## MonReader - part 3

----

### Multimodal OCR (No Pre-processing): VLM vs. Tesseract

**Objective.**  
Evaluate a **Vision–Language Model (VLM)** that performs OCR **directly from raw page images** (no deskew, no binarization, no line/word segmentation). We’ll later compare its verbatim transcription quality against **Tesseract** on the same pages.

We use two sources:
- *The Chamber* — John Grisham *(English)*
- *A onda que se ergueu no mar* — Ruy Castro *(Portuguese)*

**Why this experiment.**  
VLMs can read document text straight from RGB photos by leveraging learned visual invariances (rotation, lighting, curvature). The aim is to measure how far a “no-preprocessing” VLM can go versus a classical pipeline, and to identify the situations where simple conditioning (e.g., deskew) still helps.

**Minimal Pipeline Overview (this part).**  

1. **F – VLM (raw)**: Feed the original page photo to the model with a *verbatim transcription* prompt; capture JSON output `{language, lines}` and a `.txt` view.  
2. **G – Compare**: Compute CER/WER against gold text (and Tesseract), plus latency and error tags.

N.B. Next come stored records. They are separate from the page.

--- src/rtl/tty_rx_pkg.sv ---
package tty_rx_pkg;
  typedef enum logic [1:0] {
    ST_HUNT   = 2'd0,
    ST_FRAME  = 2'd1,
    ST_LOCKED = 2'd2
  } rx_state_e;
endpackage

--- src/rtl/tty_rx_tick.sv ---
module tty_rx_tick #(
  parameter int DIV_W = 16
) (
  input  logic             clk_i,
  input  logic             rst_ni,
  input  logic [DIV_W-1:0] div_i,
  output logic             tick_o
);
  logic [DIV_W-1:0] cnt_q;

  always_ff @(posedge clk_i or negedge rst_ni) begin
    if (!rst_ni) begin
      cnt_q  <= '0;
      tick_o <= 1'b0;
    end else if (cnt_q >= div_i) begin
      cnt_q  <= '0;
      tick_o <= 1'b1;
    end else begin
      cnt_q  <= cnt_q + 1'b1;
      tick_o <= 1'b0;
    end
  end

  // sample period is div_i+1 clocks
  p_tick_gap_r1: assert property (@(posedge clk_i) disable iff (!rst_ni)
    (div_i != '0 && tick_o) |=> !tick_o);
endmodule

--- src/rtl/tty_rx_integ.sv ---
module tty_rx_integ #(
  parameter int CNT_W = 6,
  parameter int IDX_W = 4,
  parameter int MID   = 8,
  parameter int OSR   = 16
) (
  input  logic             clk_i,
  input  logic             rst_ni,
  input  logic             tick_i,
  input  logic             acc_en_i,
  input  logic             dump_i,
  input  logic             sample_i,
  input  logic [IDX_W-1:0] idx_i,
  output logic [CNT_W-1:0] marks_o,
  output logic [CNT_W-1:0] total_o,
  output logic             mid_o
);
  logic [CNT_W-1:0] marks_q, total_q;

  // running sums include the sample of this tick
  assign marks_o = marks_q + CNT_W'(sample_i);
  assign total_o = total_q + 1'b1;

  always_ff @(posedge clk_i or negedge rst_ni) begin
    if (!rst_ni) begin
      marks_q <= '0;
      total_q <= '0;
      mid_o   <= 1'b1;
    end else if (tick_i && acc_en_i) begin
      if (dump_i) begin
        marks_q <= '0;
        total_q <= '0;
      end else begin
        marks_q <= marks_o;
        total_q <= total_o;
      end
      if (idx_i == IDX_W'(MID)) mid_o <= sample_i;
    end
  end

  p_total_bound_r2: assert property (@(posedge clk_i) disable iff (!rst_ni)
    (tick_i && acc_en_i) |-> (total_o <= CNT_W'(2*OSR)));
endmodule

--- src/rtl/tty_rx_phase.sv ---
module tty_rx_phase #(
  parameter int OSR   = 16,
  parameter int IDX_W = 4,
  parameter int AVG_W = 8,
  parameter int SHIFT = 3
) (
  input  logic             clk_i,
  input  logic             rst_ni,
  input  logic             tick_i,
  input  logic             active_i,
  input  logic             edge_i,
  input  logic [IDX_W-1:0] idx_i,
  output logic             hold_o,
  output logic             skip_o
);
  localparam int LIM  = 1 << SHIFT;
  localparam int HALF = OSR / 2;

  logic signed [AVG_W-1:0] avg_q, err, avg_n;
  logic                    fire;

  always_comb begin
    err = $signed(AVG_W'(idx_i));
    if (idx_i >= IDX_W'(HALF)) err = err - $signed(AVG_W'(OSR));
    avg_n  = avg_q + err - (avg_q >>> SHIFT);
    fire   = tick_i && active_i && edge_i;
    hold_o = fire && (avg_n >= $signed(AVG_W'(LIM)));
    skip_o = fire && (avg_n <= -$signed(AVG_W'(LIM)));
  end

  always_ff @(posedge clk_i or negedge rst_ni) begin
    if (!rst_ni)        avg_q <= '0;
    else if (!active_i) avg_q <= '0;
    else if (fire) begin
      if (hold_o)      avg_q <= avg_n - $signed(AVG_W'(LIM));
      else if (skip_o) avg_q <= avg_n + $signed(AVG_W'(LIM));
      else             avg_q <= avg_n;
    end
  end

  p_avg_bound_r9: assert property (@(posedge clk_i) disable iff (!rst_ni)
    (avg_q <= $signed(AVG_W'(LIM*HALF))) && (avg_q >= -$signed(AVG_W'(LIM*HALF))));
endmodule

--- src/rtl/tty_integ_rx.sv ---
module tty_integ_rx
  import tty_rx_pkg::*;
#(
  parameter int OSR       = 16,
  parameter int DATA_BITS = 5,
  parameter int DIV_W     = 16,
  parameter int AVG_W     = 8,
  parameter int SHIFT     = 3
) (
  input  logic                 clk_i,
  input  logic                 rst_ni,
  input  logic                 line_i,
  input  logic [DIV_W-1:0]     div_i,
  input  logic                 track_en_i,
  input  logic                 mid_mode_i,
  output logic [DATA_BITS-1:0] char_o,
  output logic                 valid_o,
  output logic                 frame_err_o
);
  localparam int IDX_W    = $clog2(OSR);
  localparam int CNT_W    = IDX_W + 2;
  localparam int HALF     = OSR / 2;
  localparam int STOP_IDX = DATA_BITS + 1;
  localparam int BIT_W    = $clog2(STOP_IDX + 1);

  rx_state_e            state_q;
  logic                 sync1_q, sync2_q, prev_q;
  logic [IDX_W-1:0]     idx_q;
  logic [BIT_W-1:0]     bit_q;
  logic [DATA_BITS-1:0] data_q;
  logic                 tick, hold, skip, mid;
  logic [CNT_W-1:0]     marks, total;
  logic [CNT_W:0]       marks2;
  logic [1:0]           step;
  logic [IDX_W:0]       sum;
  logic                 in_hunt, track_act, acc_en, slot_end, decision;
  logic                 start_bad, quit_lock, dump, line_edge;

  tty_rx_tick #(.DIV_W(DIV_W)) u_tick (
    .clk_i(clk_i), .rst_ni(rst_ni), .div_i(div_i), .tick_o(tick)
  );

  tty_rx_integ #(.CNT_W(CNT_W), .IDX_W(IDX_W), .MID(HALF), .OSR(OSR)) u_integ (
    .clk_i(clk_i), .rst_ni(rst_ni), .tick_i(tick), .acc_en_i(acc_en),
    .dump_i(dump), .sample_i(sync2_q), .idx_i(idx_q),
    .marks_o(marks), .total_o(total), .mid_o(mid)
  );

  tty_rx_phase #(.OSR(OSR), .IDX_W(IDX_W), .AVG_W(AVG_W), .SHIFT(SHIFT)) u_phase (
    .clk_i(clk_i), .rst_ni(rst_ni), .tick_i(tick), .active_i(track_act),
    .edge_i(line_edge), .idx_i(idx_q), .hold_o(hold), .skip_o(skip)
  );

  always_comb begin
    in_hunt   = (state_q == ST_HUNT);
    line_edge = (sync2_q != prev_q);
    track_act = track_en_i && !in_hunt;
    acc_en    = !in_hunt || !sync2_q;
    step      = hold ? 2'd0 : (skip ? 2'd2 : 2'd1);
    sum       = {1'b0, idx_q} + {{(IDX_W-1){1'b0}}, step};
    slot_end  = !in_hunt && sum[IDX_W];
    marks2    = {marks, 1'b0};
    decision  = mid_mode_i ? mid : (marks2 > {1'b0, total});
    // false-start filter: space must win the first half of the start bit
    start_bad = tick && (state_q == ST_FRAME) && (bit_q == '0) &&
                (idx_q == IDX_W'(HALF-1)) && (marks2 >= (CNT_W+1)'(HALF));
    quit_lock = tick && (state_q == ST_LOCKED) && !track_en_i;
    dump      = tick && (slot_end || start_bad || quit_lock);
  end

  always_ff @(posedge clk_i or negedge rst_ni) begin
    if (!rst_ni) begin
      state_q     <= ST_HUNT;
      sync1_q     <= 1'b1;
      sync2_q     <= 1'b1;
      prev_q      <= 1'b1;
      idx_q       <= '0;
      bit_q       <= '0;
      data_q      <= '0;
      char_o      <= '0;
      valid_o     <= 1'b0;
      frame_err_o <= 1'b0;
    end else begin
      sync1_q <= line_i;
      sync2_q <= sync1_q;
      valid_o <= 1'b0;
      if (tick) begin
        prev_q <= sync2_q;
        unique case (state_q)
          ST_HUNT: if (!sync2_q) begin
            state_q <= ST_FRAME;
            bit_q   <= '0;
            idx_q   <= IDX_W'(1);
          end
          ST_FRAME: if (start_bad) begin
            state_q <= ST_HUNT;
            idx_q   <= '0;
          end else begin
            idx_q <= sum[IDX_W-1:0];
            if (slot_end) begin
              if (bit_q == BIT_W'(STOP_IDX)) begin
                valid_o     <= 1'b1;
                char_o      <= data_q;
                frame_err_o <= !decision;
                bit_q       <= '0;
                state_q     <= track_en_i ? ST_LOCKED : ST_HUNT;
              end else begin
                if (bit_q != '0) data_q <= {decision, data_q[DATA_BITS-1:1]};
                bit_q <= bit_q + 1'b1;
              end
            end
          end
          ST_LOCKED: if (!track_en_i) begin
            state_q <= ST_HUNT;
            idx_q   <= '0;
          end else begin
            idx_q <= sum[IDX_W-1:0];
            if (slot_end && !decision) begin
              state_q <= ST_FRAME;
              bit_q   <= BIT_W'(1);
            end
          end
          default: state_q <= ST_HUNT;
        endcase
      end
    end
  end

  p_valid_pulse_r7: assert property (@(posedge clk_i) disable iff (!rst_ni)
    valid_o |=> !valid_o);
  p_char_hold_r7: assert property (@(posedge clk_i) disable iff (!rst_ni)
    !valid_o |-> $stable(char_o));
  p_ferr_hold_r6: assert property (@(posedge clk_i) disable iff (!rst_ni)
    !valid_o |-> $stable(frame_err_o));
  p_valid_on_tick_r1: assert property (@(posedge clk_i) disable iff (!rst_ni)
    valid_o |-> $past(tick));
  p_no_adj_edge_mode_r9: assert property (@(posedge clk_i) disable iff (!rst_ni)
    !track_en_i |-> !(hold || skip));
endmodule

--- config.mk ---
export PLATFORM = sky130hd
export DESIGN_NAME = tty_integ_rx
export DESIGN_NICKNAME = d
export VERILOG_FILES = /design/src/rtl/tty_rx_pkg.sv /design/src/rtl/tty_rx_tick.sv /design/src/rtl/tty_rx_integ.sv /design/src/rtl/tty_rx_phase.sv /design/src/rtl/tty_integ_rx.sv
export SDC_FILE = /design/constraint.sdc
export NUM_CORES = 1
export LEC_CHECK = 0
export BUFFER_PORTS_ARGS = -buffer_cell sky130_fd_sc_hd__buf_2
export CAP_MARGIN = 10
export CORE_MARGIN = 1.5
export CORE_UTILIZATION = 40
export DETAILED_ROUTE_END_ITERATION = 10
export GPL_TIMING_DRIVEN = 0
export PLACE_DENSITY_LB_ADDON = 0.05
export SYNTH_ARGS = -nofsm -noshare
export SYNTH_HDL_FRONTEND = slang
export SYNTH_SLANG_ARGS = --single-unit
--- constraint.sdc ---
create_clock -name clk_i -period 10 [get_ports clk_i]
set_input_delay 0.5 -clock clk_i [delete_from_list [all_inputs] [get_ports clk_i]]
set_output_delay 0.5 -clock clk_i [all_outputs]
set_load 0.005 [all_outputs]
# Word-level counts from Yosys, hierarchy flattened
# Cells that the tools add are included.
[totals]
regBits = 62
in_bits = 21
output_inout_bits = 7
elab_cells = 117
[op_classes]
addsub = 10
magnitude_cmp = 6
eq_ne = 15
n_mux = 36
bitwise = 2
reduce_logical = 32
[op_table]
columns = ["cell", "n"]
rows = [
  ["2-to-1 mux 8 bit", 5],
  ["2-to-1 mux 2 bit", 9],
  ["2-to-1 mux 3 bit", 6],
  ["adder 16 x 1 -> 16 bit, second input constant", 1],
  [">= comparator 16 bit", 1],
  ["2-to-1 mux 16 bit", 1],
  ["logical AND 1 bit", 15],
  ["2-to-1 mux 4 bit", 3],
  ["2-to-1 mux 6 bit", 2],
  ["case mux 4 bit (3 select lines)", 1],
  ["inequality test 2 bit, second input constant", 5],
  ["AND reduction 5 bit", 2],
  ["case mux 3 bit (3 select lines)", 1],
  ["adder 8 x 5 -> 8 bit, second input constant", 1],
  ["adder 8 bit", 1],
  [">= comparator 8 x 5 -> 1 bit, second input constant", 1],
  ["less-or-equal comparator 8 x 4 -> 1 bit, second input constant", 1],
  ["subtractor 8 x 5 -> 8 bit", 1],
  ["subtractor 8 x 5 -> 8 bit, second input constant", 1],
  [">= comparator 7 x 4 -> 1 bit, second input constant", 1],
  ["> comparator 7 x 6 -> 1 bit", 1],
  ["2-to-1 mux 1 bit", 7],
  ["AND reduction 7 bit", 1],
  ["adder 6 x 1 -> 6 bit", 1],
  ["24 further kinds", 32],
]

# Longest topological paths before layout
[depth]
ltp_word = 14
ltp_mapped = 24
mapped_depth_nobuf = 23

# By module
# From an unflattened synthesis, not the netlist that was laid out.
[unflattened]
cells_unflattened = 493
hier_area_um2 = 4717.0
[by_module_without_submodules]
columns = ["mod", "instances", "cells_per_inst", "area_each_um2", "seq_area_each_um2"]
rows = [
  ["tty_integ_rx", 1, 139, 1447.6, 604.3],
  ["tty_rx_tick", 1, 131, 1288.7, 425.4],
  ["tty_rx_phase", 1, 147, 1229.9, 200.2],
  ["tty_rx_integ", 1, 76, 750.7, 326.6],
]

# Least setup slack after synthesis
# OpenSTA, ideal clock, no wires.
[synth_path]
path_type = "register to register"
startpoint = "reg idx_q[1]"
endpoint = "reg frame_err_o"
arrival_time_ns = 4.736
required_time_ns = 9.875
slack_ns = 5.139
path_stages_with_launch = 21
path_buffers = 1
synth_period_minus_slack_ns = 4.861
cell_sequence = "dfrtp_1 inv_1 fa_1 inv_1 ha_1 a211oi_1 nor2_1 xor2_1 ha_1 a22o_1 nor4_1 nor2_1 a21oi_1 ha_1 fa_1 inv_1 nor4_1 nand2_1 or4_1 clkbuf_1 mux2_2"
[synth_between]
elab_chain_len = 11
[synth_rtl]
columns = ["item", "line_no", "source"]
rows = [
  ["start, declared", "tty_integ_rx.sv:28", "logic [IDX_W-1:0] idx_q;"],
  ["start signal, assigned", "tty_integ_rx.sv:99", "idx_q <= sum[IDX_W-1:0];"],
  ["start signal, assigned", "tty_integ_rx.sv:117", "idx_q <= sum[IDX_W-1:0];"],
  ["subtractor 4 x 5 -> 6 bit or >= comparator 4 bit (tied branches)", "tty_rx_phase.sv:24", "if (idx_i >= IDX_W'(HALF)) err = err - $signed(AVG_W'(OSR));"],
  ["2-to-1 mux 8 bit", "tty_rx_phase.sv:24", ""],
  ["adder 8 bit", "tty_rx_phase.sv:25", "avg_n = avg_q + err - (avg_q >>> SHIFT);"],
  ["subtractor 8 x 5 -> 8 bit", "tty_rx_phase.sv:25", ""],
  ["less-or-equal comparator 8 x 4 -> 1 bit", "tty_rx_phase.sv:28", "skip_o = fire && (avg_n <= -$signed(AVG_W'(LIM)));"],
  ["logical AND 1 bit", "tty_rx_phase.sv:28", ""],
  ["2-to-1 mux 2 bit (2 in a row)", "tty_integ_rx.sv:59", "step = hold ? 2'd0 : (skip ? 2'd2 : 2'd1);"],
  ["adder 4 x 2 -> 5 bit", "tty_integ_rx.sv:60", "sum = {1'b0, idx_q} + {{(IDX_W-1){1'b0}}, step};"],
  ["logical AND 1 bit", "tty_integ_rx.sv:61", "slot_end = !in_hunt && sum[IDX_W];"],
  ["AND reduction 5 bit (no source line) (*)", "--", ""],
  ["end signal, assigned", "tty_integ_rx.sv:104", "frame_err_o <= !decision;"],
  ["end, declared", "tty_integ_rx.sv:18", "output logic frame_err_o"],
]
# Every way passes the cells marked *; elsewhere a longest branch is shown, timed or not.
# A chain may end at the register's enable or synchronous reset.

# Worst setup path after layout
# Ends and elaborated chain as after synthesis.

> In this first section we only set up the dataset, verify image quality, and prepare folders for the VLM run, **no pre-processing**.


----


#### Imports and Environment

In [1]:
from pathlib import Path
import shutil
import numpy as np
import pandas as pd
from PIL import Image
import cv2
import matplotlib.pyplot as plt


In [2]:
BASE = Path.cwd()
DATA_DIR = BASE / "data"
BOOK_DIR = DATA_DIR / "books"
WORK_DIR = BASE / "work"

ENG_BOOK_DIR = BOOK_DIR / "The_Chamber-John_Grisham"
POR_BOOK_DIR = BOOK_DIR / "A_onda_que_se_ergueu_no_mar-Ruy_Castro"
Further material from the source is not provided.